Num dos mais belos dias deste ano, partimos com destino a Mega Fundeira em viatura todo o terreno desde a assentada do Monte da Areia, junto à Ilha Pequena, no Zêzere. Era assim conhecida porque, aquando da construção da Barragem do Cabril, as pessoas transportavam à cabeça (em caldeiros ou sacos) a areia e calhaus rolados dos Rios Zêzere e Unhais (também conhecido por Rio Pequeno) para esse local, de onde depois esses materiais e inertes eram transportados em carros de bois (ou carroças de tracção animal) até ao seu local de utilização final.
A esta Ilha Pequena contrapõe-se a Ilha Grande, mais conhecida por Ilha do Monte Trigo, significativa língua[1] de terra – já pertencente ao concelho da Pampilhosa da Serra – que, quando o enchimento da albufeira do Cabril atinge a sua cota máxima, se revela à vista como uma verdadeira ilha. O acesso ao seu ponto extremo, de onde é visível da Ilha Pequena, faz-se necessariamente pela via que liga a EN2 às povoações da Amoreira e Padrões, na margem direita do Zêzere.
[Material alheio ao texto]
Design systolic_top, start of the top module:
module systolic_top (
    input  logic         i_clk,
    input  logic         i_nrst,
    input  logic         i_reg_clear,
    input  logic         i_pe_en,
    input  logic         i_psum_out_en,
    input  logic [1:0]   i_mode,
    input  logic [63:0]  i_ifmap,    
    input  logic [7:0]   i_weight,
    output logic [127:0] o_ofmap     
);
For scale: ~310 flip-flops, ~210 I/O pins.
export LEC_CHECK = 0
export CAP_MARGIN = 10
export CELL_PAD_IN_SITES_DETAIL_PLACEMENT = 0
export CELL_PAD_IN_SITES_GLOBAL_PLACEMENT = 0
export CORE_MARGIN = 2
export CORE_UTILIZATION = 72
export CTS_CLUSTER_DIAMETER = 379
export CTS_CLUSTER_SIZE = 17
export GPL_TIMING_DRIVEN = 1
export MAX_ROUTING_LAYER = met4
export PLACE_DENSITY = 0.35
export SETUP_SLACK_MARGIN = 1.73
export SLEW_MARGIN = 20
create_clock -name core_clock -period 5.95 [get_ports {i_clk}]
run.sh (not shown) runs the stock make flow with config.mk's settings and CLKGATE_MAP_FILE=.
The starting point aborted during clock tree synthesis.
Rerun with:
Settings changed: CAP_MARGIN 10 to 20, CELL_PAD_IN_SITES_DETAIL_PLACEMENT 0 to unset, CELL_PAD_IN_SITES_GLOBAL_PLACEMENT 0 to unset, CORE_UTILIZATION 72 to 40, CTS_CLUSTER_DIAMETER 379 to unset, CTS_CLUSTER_SIZE 17 to unset, GPL_TIMING_DRIVEN 1 to unset, MAX_ROUTING_LAYER met4 to unset, PLACE_DENSITY 0.35 to unset, SETUP_SLACK_MARGIN 1.73 to unset.
Clock period 5.95 ns to 10.0 ns, I/O delays scaled along.
Now the flow finished clean.
Synthesized cell count does not change.
Die area increases by about 80%.
Synthesized area stays the same.
Rerun with:
Settings changed: ABC_AREA set to 0, CAP_MARGIN 20 to 35, CELL_PAD_IN_SITES_DETAIL_PLACEMENT set to 0, CORE_UTILIZATION 40 to 21, CTS_CLUSTER_DIAMETER set to 77, CTS_CLUSTER_SIZE set to 48, GPL_ROUTABILITY_DRIVEN set to 0, MAX_ROUTING_LAYER set to met4, MIN_ROUTING_LAYER set to met1, PLACE_DENSITY_LB_ADDON set to 0.18, TNS_END_PERCENT set to 65.
=>
- The changed run produced a clean layout
- core utilization drops by 19 points
- final cell count came out higher by 24%
- wire length climbs by 19%
- power increases by 6.6%
- area after synthesis is unchanged
- synthesized cell count is unchanged
- design area went up by 9.4%
- worst setup slack gains 0.093 ns
- sequential power barely changes
- critical path depth rose by 2
- first-iteration DRC count decreases by 10%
A zona dessas Ilhas é um ponto estratégico, bem referenciado nos mapas, por ser o local onde o Rio Unhais desagua no Zêzere, fazendo-se aí administrativamente a separação do território em 3 distritos e 4 concelhos, a saber: distrito de Leiria, distrito de Coimbra e distrito de Castelo Branco, a que pertencem respectivamente os concelhos de Pedrógão Grande, Góis e Pampilhosa da Serra, e Sertã.
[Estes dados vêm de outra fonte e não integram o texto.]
`timescale 1ns / 1ps
module ProgramCounter(
    input clk,
    input reset,
    input [7:0] nextPC,
    output reg [7:0] PC
    );
    always @(posedge clk or posedge reset) begin
        if (reset)
            PC <= 8'b0;
        else
            PC <= nextPC;
    end
endmodule
`timescale 1ns / 1ps
module RegisterFile(
	 input reset,
    input [1:0] rs, rt, rd,
    input [7:0] writeData,
    input RegWrite,
    input clk,
    output [7:0] rsData, rtData
    );
    reg [7:0] registers [3:0];
always @(posedge clk or posedge reset) begin
    if (reset) begin
        registers[0] <= 8'b00000000;
        registers[1] <= 8'b00000000;
        registers[2] <= 8'b00000000;
        registers[3] <= 8'b00000000;
    end else if (RegWrite) begin
        registers[rd] <= writeData;
    end
end
    assign rsData = registers[rs];
    assign rtData = registers[rt];
endmodule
Avançámos na marginal do Rio Unhais, ao longo de uma estrada de terra batida construída há mais de vinte anos, e fomos registando o que encontrámos no caminho. Chegados ao fundo dos botaréus das hortas dos Pesos começámos a avistar casas que outrora foram locais de arrecadação dos habitantes locais e que cidadãos estrangeiros têm vindo a adquirir para a sua reconstrução, como casas de habitação ou para utilização no aprazível período de Verão. Nesse ponto do percurso deparámos com um pequeno obstáculo – de fácil resolução -, pois escorre em abundância água (que nasce nesses socalcos) para a estrada e devido ao trilho, provocado pelas viaturas que por aí circulam, a mesma corre por uma centena de metros ao longo dos sulcos no piso, de terra enlameada, dificultando a progressão das viaturas. O assunto ficaria resolvido facilmente com a colocação de um ou dois singelos aquedutos que possibilitassem a drenagem das águas da estrada.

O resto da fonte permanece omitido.